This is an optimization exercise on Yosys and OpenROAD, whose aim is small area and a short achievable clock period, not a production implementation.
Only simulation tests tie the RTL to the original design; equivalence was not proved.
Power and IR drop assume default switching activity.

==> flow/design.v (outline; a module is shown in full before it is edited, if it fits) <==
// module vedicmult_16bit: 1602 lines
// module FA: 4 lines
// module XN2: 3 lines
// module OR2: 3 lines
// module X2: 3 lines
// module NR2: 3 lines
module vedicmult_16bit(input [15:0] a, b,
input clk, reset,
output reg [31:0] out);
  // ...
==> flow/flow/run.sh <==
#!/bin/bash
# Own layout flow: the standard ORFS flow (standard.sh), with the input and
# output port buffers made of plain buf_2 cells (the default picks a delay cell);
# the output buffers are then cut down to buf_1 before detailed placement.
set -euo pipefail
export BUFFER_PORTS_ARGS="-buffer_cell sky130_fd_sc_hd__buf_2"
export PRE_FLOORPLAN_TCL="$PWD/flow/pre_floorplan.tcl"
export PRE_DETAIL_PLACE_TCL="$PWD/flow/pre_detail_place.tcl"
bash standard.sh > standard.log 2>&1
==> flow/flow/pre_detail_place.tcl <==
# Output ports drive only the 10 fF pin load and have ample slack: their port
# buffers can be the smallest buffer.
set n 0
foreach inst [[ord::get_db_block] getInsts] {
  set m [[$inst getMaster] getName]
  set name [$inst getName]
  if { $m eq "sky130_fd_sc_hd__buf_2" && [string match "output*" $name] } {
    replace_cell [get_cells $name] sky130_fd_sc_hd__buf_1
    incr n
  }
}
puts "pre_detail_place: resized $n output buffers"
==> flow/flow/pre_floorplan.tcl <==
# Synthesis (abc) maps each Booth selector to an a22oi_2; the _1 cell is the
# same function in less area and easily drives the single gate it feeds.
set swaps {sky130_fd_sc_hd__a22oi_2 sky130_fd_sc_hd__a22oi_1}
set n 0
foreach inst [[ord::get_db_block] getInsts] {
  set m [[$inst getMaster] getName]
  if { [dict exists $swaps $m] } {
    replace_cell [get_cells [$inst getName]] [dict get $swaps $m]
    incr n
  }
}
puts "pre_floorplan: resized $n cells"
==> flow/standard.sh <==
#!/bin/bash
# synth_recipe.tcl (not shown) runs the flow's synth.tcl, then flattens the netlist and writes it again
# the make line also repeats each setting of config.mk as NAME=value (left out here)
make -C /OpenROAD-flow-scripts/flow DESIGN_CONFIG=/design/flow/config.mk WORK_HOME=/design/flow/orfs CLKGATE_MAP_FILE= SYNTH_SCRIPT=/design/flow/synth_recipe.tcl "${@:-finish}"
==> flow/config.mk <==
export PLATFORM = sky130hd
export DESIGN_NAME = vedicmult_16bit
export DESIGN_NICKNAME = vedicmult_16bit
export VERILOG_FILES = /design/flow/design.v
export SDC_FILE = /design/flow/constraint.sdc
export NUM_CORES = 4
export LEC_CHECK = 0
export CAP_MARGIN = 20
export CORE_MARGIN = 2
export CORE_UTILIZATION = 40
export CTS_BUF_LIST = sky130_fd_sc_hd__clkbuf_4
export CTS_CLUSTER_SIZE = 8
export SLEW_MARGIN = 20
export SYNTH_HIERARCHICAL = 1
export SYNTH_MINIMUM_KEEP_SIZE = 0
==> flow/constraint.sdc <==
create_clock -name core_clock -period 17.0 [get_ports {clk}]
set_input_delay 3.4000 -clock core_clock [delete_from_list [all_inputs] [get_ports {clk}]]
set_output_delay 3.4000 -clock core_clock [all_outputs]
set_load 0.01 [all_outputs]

--

◆ **What you need to do**: Word for word, transcribe all of the entries shown above.

◆ **Written solution**:
This is an optimization exercise on Yosys and OpenROAD, whose aim is small area and a short achievable clock period, not a production implementation.
Only simulation tests tie the RTL to the original design; equivalence was not proved.
Power and IR drop assume default switching activity.

==> flow/design.v (outline; a module is shown in full before it is edited, if it fits) <==
// module vedicmult_16bit: 1602 lines
// module FA: 4 lines
// module XN2: 3 lines
// module OR2: 3 lines
// module X2: 3 lines
// module NR2: 3 lines
module vedicmult_16bit(input [15:0] a, b,
input clk, reset,
output reg [31:0] out);
  // ...
==> flow/flow/run.sh <==
#!/bin/bash
# Own layout flow: the standard ORFS flow (standard.sh), with the input and
# output port buffers made of plain buf_2 cells (the default picks a delay cell);
# the output buffers are then cut down to buf_1 before detailed placement.
set -euo pipefail
export BUFFER_PORTS_ARGS="-buffer_cell sky130_fd_sc_hd__buf_2"
export PRE_FLOORPLAN_TCL="$PWD/flow/pre_floorplan.tcl"
export PRE_DETAIL_PLACE_TCL="$PWD/flow/pre_detail_place.tcl"
bash standard.sh > standard.log 2>&1
==> flow/flow/pre_detail_place.tcl <==
# Output ports drive only the 10 fF pin load and have ample slack: their port
# buffers can be the smallest buffer.
set n 0
foreach inst [[ord::get_db_block] getInsts] {
  set m [[$inst getMaster] getName]
  set name [$inst getName]
  if { $m eq "sky130_fd_sc_hd__buf_2" && [string match "output*" $name] } {
    replace_cell [get_cells $name] sky130_fd_sc_hd__buf_1
    incr n
  }
}
puts "pre_detail_place: resized $n output buffers"
==> flow/flow/pre_floorplan.tcl <==
# Synthesis (abc) maps each Booth selector to an a22oi_2; the _1 cell is the
# same function in less area and easily drives the single gate it feeds.
set swaps {sky130_fd_sc_hd__a22oi_2 sky130_fd_sc_hd__a22oi_1}
set n 0
foreach inst [[ord::get_db_block] getInsts] {
  set m [[$inst getMaster] getName]
  if { [dict exists $swaps $m] } {
    replace_cell [get_cells [$inst getName]] [dict get $swaps $m]
    incr n
  }
}
puts "pre_floorplan: resized $n cells"
==> flow/standard.sh <==
#!/bin/bash
# synth_recipe.tcl (not shown) runs the flow's synth.tcl, then flattens the netlist and writes it again
# the make line also repeats each setting of config.mk as NAME=value (left out here)
make -C /OpenROAD-flow-scripts/flow DESIGN_CONFIG=/design/flow/config.mk WORK_HOME=/design/flow/orfs CLKGATE_MAP_FILE= SYNTH_SCRIPT=/design/flow/synth_recipe.tcl "${@:-finish}"
==> flow/config.mk <==
export PLATFORM = sky130hd
export DESIGN_NAME = vedicmult_16bit
export DESIGN_NICKNAME = vedicmult_16bit
export VERILOG_FILES = /design/flow/design.v
export SDC_FILE = /design/flow/constraint.sdc
export NUM_CORES = 4
export LEC_CHECK = 0
export CAP_MARGIN = 20
export CORE_MARGIN = 2
export CORE_UTILIZATION = 40
export CTS_BUF_LIST = sky130_fd_sc_hd__clkbuf_4
export CTS_CLUSTER_SIZE = 8
export SLEW_MARGIN = 20
export SYNTH_HIERARCHICAL = 1
export SYNTH_MINIMUM_KEEP_SIZE = 0
==> flow/constraint.sdc <==
create_clock -name core_clock -period 17.0 [get_ports {clk}]
set_input_delay 3.4000 -clock core_clock [delete_from_list [all_inputs] [get_ports {clk}]]
set_output_delay 3.4000 -clock core_clock [all_outputs]
set_load 0.01 [all_outputs]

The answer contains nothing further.